Imaging galactic diffuse clouds: CO emission, reddening and turbulent flow in the gas around ζ Ophiuchi

Context. Most diffuse. use clouds are only known as kinematic features in absorption spectra, but those with appreciable H(2) content may be visible in the emission of such small molecules as CH, OH, and CO. Aims. We interpret in greater detail the extensive observations of (12)CO emission from diffuse gas seen around the archetypical line of sight to zeta Oph. Methods. The (12)CO emission is imaged in position and position-velocity space, analyzed statistically, and then compared with maps of total reddening E(B-V)(infinity) and with models of the C+ -CO transition in H(2)-bearing diffuse clouds. Results. Around zeta Oph, (12)CO emission appears in two distinct intervals of reddening centered near E(B-V)(infinity) approximate to 0.4 and 0.65 mag, of which less than or similar to 0.2 mag is background material. Within either interval, the integrated (12)CO intensity varies up to 6-12 K km s(-1), compared to 1.5 K km s(-1) toward zeta Oph. Nearly 80% of the individual profiles have velocity dispersions sigma(v) < 0.6 km s(-1), which are subsonic at the kinetic temperature derived from H(2) toward zeta Oph, 55 K. Partly as a result, (12)CO emission exposes the internal, turbulent, supersonic (1-3 km s(-1)) gas flows with especial clarity in the cores of strong lines. The flows are manifested as resolved velocity gradients in narrow, subsonically-broadened line cores. Conclusions. The scatter between N(CO) and E(B-V) in global, CO absorption line surveys toward bright stars is present in the gas seen around zeta Oph, reflecting the extreme sensitivity of N((12)CO) to ambient conditions.

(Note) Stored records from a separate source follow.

**src/rtc_pkg.sv**
```systemverilog
// Register map, field layout and limits of the time-of-day counter block
package rtc_pkg;

    // ==================================================================
    // Register byte offsets on the peripheral bus
    localparam logic [7:0] OFF_SS = 8'h00;          // Seconds counter
    localparam logic [7:0] OFF_HH_MM = 8'h04;       // Hour and minute counters
    localparam logic [7:0] OFF_STATUS = 8'h08;      // Event flags, write one to clear
    localparam logic [7:0] OFF_ENABLE = 8'h0C;      // Interrupt enables
    localparam logic [7:0] OFF_COUNTDOWN = 8'h10;   // Minute countdown
    localparam logic [7:0] OFF_DAYS = 8'h14;        // Elapsed day counter
    localparam logic [7:0] OFF_ALARM_SS = 8'h18;    // Alarm seconds
    localparam logic [7:0] OFF_ALARM_HH_MM = 8'h1C; // Alarm hour and minute
    localparam logic [7:0] OFF_ALARM_DATE = 8'h20;  // Alarm day

    // ==================================================================
    // Field widths and positions
    localparam int SEC_W = 6;
    localparam int MIN_W = 6;
    localparam int HOUR_W = 5;
    localparam int DAY_W = 16;
    localparam int CNT_W = 6;
    localparam int MIN_LSB = 0;
    localparam int HOUR_LSB = 8;
    localparam int FLAG_W = 6;

    // Status and enable bit positions
    localparam int BIT_COUNTDOWN = 0;
    localparam int BIT_MINUTE = 1;
    localparam int BIT_ALARM = 2;
    localparam int BIT_MIDNIGHT = 3;
    localparam int BIT_SECOND = 4;
    localparam int BIT_HOURLY = 5;

    // ==================================================================
    // Counter limits
    localparam logic [SEC_W-1:0] SEC_LAST = 6'h3B;   // 59
    localparam logic [MIN_W-1:0] MIN_LAST = 6'h3B;   // 59
    localparam logic [HOUR_W-1:0] HOUR_LAST = 5'h17; // 23
    localparam logic [CNT_W-1:0] CNT_EXPIRED = 6'h3F; // Minus one in six bits

    // ==================================================================
    // Reset values of the software settings
    localparam logic [FLAG_W-1:0] ENABLE_RST = 6'h00;
    localparam logic [CNT_W-1:0] CNT_RST = 6'h3F;

endpackage

```
**src/rtc_day_counter.sv**
```systemverilog
// Time-of-day counter with day count, alarm and minute countdown, APB slave
`timescale 1ns/1ps

// ==================================================================
// Behaviour notes
//
// Timing of the tick path:
//   The one-hertz tick is a pin and is not related to the bus clock.
//   Two flip-flops bring it into the bus domain, and a third keeps the
//   last synchronised level for the edge detect. The seconds counter and
//   the per-second flag therefore move three bus edges after the pin rises.
//   The tick must stay high and low for at least three bus cycles each,
//   or an edge can be lost in the synchroniser.
//
// Carry chain:
//   Every carry is worked out in the same cycle as the seconds step, so
//   all counters that roll over move together on one edge. There is no
//   ripple delay between seconds, minutes, hours and days.
//
// Software writes:
//   A write to a counter register wins over a tick in the same cycle.
//   That tick is then lost for that register only; the carry into the
//   next register still happens. Software that sets the time should
//   write from the smallest unit up to avoid a carry in between.
//
// Alarm:
//   The compare looks at the time one cycle after each tick, once the
//   chain has settled. A write to the time or the alarm registers alone
//   never fires the alarm, so setting the alarm to the present time does
//   not raise a spurious flag. The alarm stays armed after a hit.
//
// Countdown:
//   The countdown steps on minute ticks only, so its first step comes
//   anywhere up to a minute after the load. Once it reaches minus one it
//   holds there and flags at every minute tick until it is reloaded.
//
// Reset:
//   Time registers carry no reset so that time survives a system reset.
//   In simulation they read unknown until software writes them.

module rtc_day_counter (
    input wire logic pclk,              // Bus clock, 20 MHz
    input wire logic presetn,           // Asynchronous reset, active low
    input wire logic psel,              // APB select
    input wire logic penable,           // APB access phase
    input wire logic pwrite,            // APB direction, high for write
    input wire logic [7:0] paddr,       // APB byte address
    input wire logic [31:0] pwdata,     // APB write data
    input wire logic [3:0] pstrb,       // APB write byte strobes
    output logic [31:0] prdata,         // APB read data
    output logic pready,                // APB ready
    output logic pslverr,               // APB error for unmapped address
    input wire logic tick_1hz,          // Supplied one-hertz tick from a pin
    output logic irq                    // Interrupt request, active high
);

    // ==================================================================
    // Tick synchroniser and edge detect
    logic tick_meta_q;
    logic tick_sync_q;
    logic tick_last_q;
    logic sec_tick;

    // Tick arrives from outside the bus clock domain; two stages first
    always_ff @(posedge pclk or negedge presetn) begin
        if (!presetn) begin
            tick_meta_q <= 1'b0;
            tick_sync_q <= 1'b0;
            tick_last_q <= 1'b0;
        end else begin
            tick_meta_q <= tick_1hz;
            tick_sync_q <= tick_meta_q;
            tick_last_q <= tick_sync_q;
        end
    end

    // One cycle per rising tick edge, however long the tick stays high
    assign sec_tick = tick_sync_q & ~tick_last_q;

    // ==================================================================
    // Bus decode
    logic setup_ph;
    logic access_wr;
    logic addr_ok;
    logic wr_ss;
    logic wr_hh_mm;
    logic wr_status;
    logic wr_enable;
    logic wr_cnt;
    logic wr_days;
    logic wr_al_ss;
    logic wr_al_hh_mm;
    logic wr_al_date;

    assign setup_ph = psel & ~penable;
    assign access_wr = psel & penable & pready & pwrite & ~pslverr;

    // Address check used to flag unmapped accesses
    // Every mapped word is listed; any other address is refused
    always_comb begin
        unique case (paddr)
            rtc_pkg::OFF_SS,
            rtc_pkg::OFF_HH_MM,
            rtc_pkg::OFF_STATUS,
            rtc_pkg::OFF_ENABLE,
            rtc_pkg::OFF_COUNTDOWN,
            rtc_pkg::OFF_DAYS,
            rtc_pkg::OFF_ALARM_SS,
            rtc_pkg::OFF_ALARM_HH_MM,
            rtc_pkg::OFF_ALARM_DATE: addr_ok = 1'b1;
            default: addr_ok = 1'b0;
        endcase
    end

    // Write strobes, valid only at the completing access edge
    assign wr_ss = access_wr && (paddr == rtc_pkg::OFF_SS);
    assign wr_hh_mm = access_wr && (paddr == rtc_pkg::OFF_HH_MM);
    assign wr_status = access_wr && (paddr == rtc_pkg::OFF_STATUS);
    assign wr_enable = access_wr && (paddr == rtc_pkg::OFF_ENABLE);
    assign wr_cnt = access_wr && (paddr == rtc_pkg::OFF_COUNTDOWN);
    assign wr_days = access_wr && (paddr == rtc_pkg::OFF_DAYS);
    assign wr_al_ss = access_wr && (paddr == rtc_pkg::OFF_ALARM_SS);
    assign wr_al_hh_mm = access_wr && (paddr == rtc_pkg::OFF_ALARM_HH_MM);
    assign wr_al_date = access_wr && (paddr == rtc_pkg::OFF_ALARM_DATE);

    // ==================================================================
    // Time-of-day counter chain
    logic [rtc_pkg::SEC_W-1:0] sec_q;
    logic [rtc_pkg::MIN_W-1:0] min_q;
    logic [rtc_pkg::HOUR_W-1:0] hour_q;
    logic [rtc_pkg::DAY_W-1:0] day_q;
    logic sec_wrap;
    logic min_wrap;
    logic hour_wrap;
    logic min_tick;
    logic hour_tick;
    logic day_tick;

    assign sec_wrap = (sec_q == rtc_pkg::SEC_LAST);
    assign min_wrap = (min_q == rtc_pkg::MIN_LAST);
    assign hour_wrap = (hour_q == rtc_pkg::HOUR_LAST);
    assign min_tick = sec_tick & sec_wrap;
    assign hour_tick = min_tick & min_wrap;
    assign day_tick = hour_tick & hour_wrap;

    // Counters carry no reset: time must survive a system reset.
    // A software write in the same cycle as a tick wins over the count.
    always_ff @(posedge pclk) begin
        if (wr_ss) begin
            sec_q <= pwdata[rtc_pkg::SEC_W-1:0];
        end else if (sec_tick) begin
            sec_q <= sec_wrap ? '0 : sec_q + 1'b1;
        end
    end

    // Hours and minutes share one register
    always_ff @(posedge pclk) begin
        if (wr_hh_mm) begin
            min_q <= pwdata[rtc_pkg::MIN_LSB +: rtc_pkg::MIN_W];
            hour_q <= pwdata[rtc_pkg::HOUR_LSB +: rtc_pkg::HOUR_W];
        end else begin
            if (min_tick) begin
                min_q <= min_wrap ? '0 : min_q + 1'b1;
            end
            if (hour_tick) begin
                hour_q <= hour_wrap ? '0 : hour_q + 1'b1;
            end
        end
    end

    // Day counter wraps naturally after 65536 days
    always_ff @(posedge pclk) begin
        if (wr_days) begin
            day_q <= pwdata[rtc_pkg::DAY_W-1:0];
        end else if (day_tick) begin
            day_q <= day_q + 1'b1;
        end
    end

    // ==================================================================
    // Alarm settings and compare
    logic [rtc_pkg::SEC_W-1:0] al_sec_q;
    logic [rtc_pkg::MIN_W-1:0] al_min_q;
    logic [rtc_pkg::HOUR_W-1:0] al_hour_q;
    logic [rtc_pkg::DAY_W-1:0] al_day_q;
    logic time_moved_q;
    logic alarm_hit;

    // Alarm registers mirror the three time registers
    always_ff @(posedge pclk or negedge presetn) begin
        if (!presetn) begin
            al_sec_q <= '0;
            al_min_q <= '0;
            al_hour_q <= '0;
            al_day_q <= '0;
        end else begin
            if (wr_al_ss) begin
                al_sec_q <= pwdata[rtc_pkg::SEC_W-1:0];
            end
            if (wr_al_hh_mm) begin
                al_min_q <= pwdata[rtc_pkg::MIN_LSB +: rtc_pkg::MIN_W];
                al_hour_q <= pwdata[rtc_pkg::HOUR_LSB +: rtc_pkg::HOUR_W];
            end
            if (wr_al_date) begin
                al_day_q <= pwdata[rtc_pkg::DAY_W-1:0];
            end
        end
    end

    // Compare one cycle after a tick, once the chain has settled; a
    // software write to time or alarm alone never fires the alarm
    always_ff @(posedge pclk or negedge presetn) begin
        if (!presetn) begin
            time_moved_q <= 1'b0;
        end else begin
            time_moved_q <= sec_tick;
        end
    end

    // Whole time must match; it stays armed and hits again each 65536 days
    assign alarm_hit = time_moved_q && (sec_q == al_sec_q) && (min_q == al_min_q)
        && (hour_q == al_hour_q) && (day_q == al_day_q);

    // ==================================================================
    // Minute countdown
    logic [rtc_pkg::CNT_W-1:0] cnt_q;
    logic cnt_done;

    // Load is not aligned to the minute; first step is the next minute tick
    always_ff @(posedge pclk or negedge presetn) begin
        if (!presetn) begin
            cnt_q <= rtc_pkg::CNT_RST;
        end else if (wr_cnt) begin
            cnt_q <= pwdata[rtc_pkg::CNT_W-1:0];
        end else if (min_tick && (cnt_q != rtc_pkg::CNT_EXPIRED)) begin
            cnt_q <= cnt_q - 1'b1;
        end
    end

    // Flag on reaching minus one, and again each minute while it sits there
    assign cnt_done = min_tick && !wr_cnt
        && ((cnt_q == rtc_pkg::CNT_EXPIRED) || (cnt_q == '0));

    // ==================================================================
    // Status flags and enables
    logic [rtc_pkg::FLAG_W-1:0] flag_q;
    logic [rtc_pkg::FLAG_W-1:0] enable_q;
    logic [rtc_pkg::FLAG_W-1:0] flag_set;

    always_comb begin
        flag_set = '0;
        flag_set[rtc_pkg::BIT_COUNTDOWN] = cnt_done;
        flag_set[rtc_pkg::BIT_MINUTE] = min_tick;
        flag_set[rtc_pkg::BIT_ALARM] = alarm_hit;
        flag_set[rtc_pkg::BIT_MIDNIGHT] = day_tick;
        flag_set[rtc_pkg::BIT_SECOND] = sec_tick;
        flag_set[rtc_pkg::BIT_HOURLY] = hour_tick;
    end

    // Sticky flags, write one to clear; an event in the clear cycle wins.
    // Enables never gate the flags, only the request line.
    genvar gi;
    generate
        for (gi = 0; gi < rtc_pkg::FLAG_W; gi++) begin : g_flag
            always_ff @(posedge pclk or negedge presetn) begin
                if (!presetn) begin
                    flag_q[gi] <= 1'b0;
                end else if (flag_set[gi]) begin
                    flag_q[gi] <= 1'b1;
                end else if (wr_status && pstrb[0] && pwdata[gi]) begin
                    flag_q[gi] <= 1'b0;
                end
            end
        end
    endgenerate

    // Enable register; clearing the alarm bit masks only the alarm request, the alarm flag still sets
    always_ff @(posedge pclk or negedge presetn) begin
        if (!presetn) begin
            enable_q <= rtc_pkg::ENABLE_RST;
        end else if (wr_enable && pstrb[0]) begin
            enable_q <= pwdata[rtc_pkg::FLAG_W-1:0];
        end
    end

    // Request line registered so the output comes straight from a flop
    always_ff @(posedge pclk or negedge presetn) begin
        if (!presetn) begin
            irq <= 1'b0;
        end else begin
            irq <= |(flag_q & enable_q);
        end
    end

    // ==================================================================
    // Read data, ready and error
    logic [31:0] rd_mux;

    // Reserved bits read as zero
    always_comb begin
        rd_mux = '0;
        unique case (paddr)
            rtc_pkg::OFF_SS: rd_mux[rtc_pkg::SEC_W-1:0] = sec_q;
            rtc_pkg::OFF_HH_MM: begin
                rd_mux[rtc_pkg::MIN_LSB +: rtc_pkg::MIN_W] = min_q;
                rd_mux[rtc_pkg::HOUR_LSB +: rtc_pkg::HOUR_W] = hour_q;
            end
            rtc_pkg::OFF_STATUS: rd_mux[rtc_pkg::FLAG_W-1:0] = flag_q;
            rtc_pkg::OFF_ENABLE: rd_mux[rtc_pkg::FLAG_W-1:0] = enable_q;
            rtc_pkg::OFF_COUNTDOWN: rd_mux[rtc_pkg::CNT_W-1:0] = cnt_q;
            rtc_pkg::OFF_DAYS: rd_mux[rtc_pkg::DAY_W-1:0] = day_q;
            rtc_pkg::OFF_ALARM_SS: rd_mux[rtc_pkg::SEC_W-1:0] = al_sec_q;
            rtc_pkg::OFF_ALARM_HH_MM: begin
                rd_mux[rtc_pkg::MIN_LSB +: rtc_pkg::MIN_W] = al_min_q;
                rd_mux[rtc_pkg::HOUR_LSB +: rtc_pkg::HOUR_W] = al_hour_q;
            end
            rtc_pkg::OFF_ALARM_DATE: rd_mux[rtc_pkg::DAY_W-1:0] = al_day_q;
            default: rd_mux = '0;
        endcase
    end

    // Zero wait states: data captured at setup, ready in the access cycle.
    // A tick between the two edges is not reflected in that read.
    always_ff @(posedge pclk or negedge presetn) begin
        if (!presetn) begin
            pready <= 1'b0;
            pslverr <= 1'b0;
            prdata <= '0;
        end else begin
            pready <= setup_ph;
            pslverr <= setup_ph & ~addr_ok;
            if (setup_ph && !pwrite && addr_ok) begin
                prdata <= rd_mux;
            end else if (setup_ph) begin
                prdata <= '0;
            end
        end
    end

endmodule // rtc_day_counter

```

The two-component nature of the optical absorption toward zeta Oph is coincidental and the star is occulted by a single body of gas with a complex internal structure, not by two distinct clouds. The very bright (12)CO lines in diffuse gas arise at N(H(2)) approximate to 1021 cm- 2 in regions of modest density n(H) approximate to 200-500 cm(-3) and somewhat more complete C+ -CO conversion. Given the variety of structure in the foreground gas, it is apparent that only large surveys of absorption sightlines can hope to capture the intrinsic behavior of diffuse gas.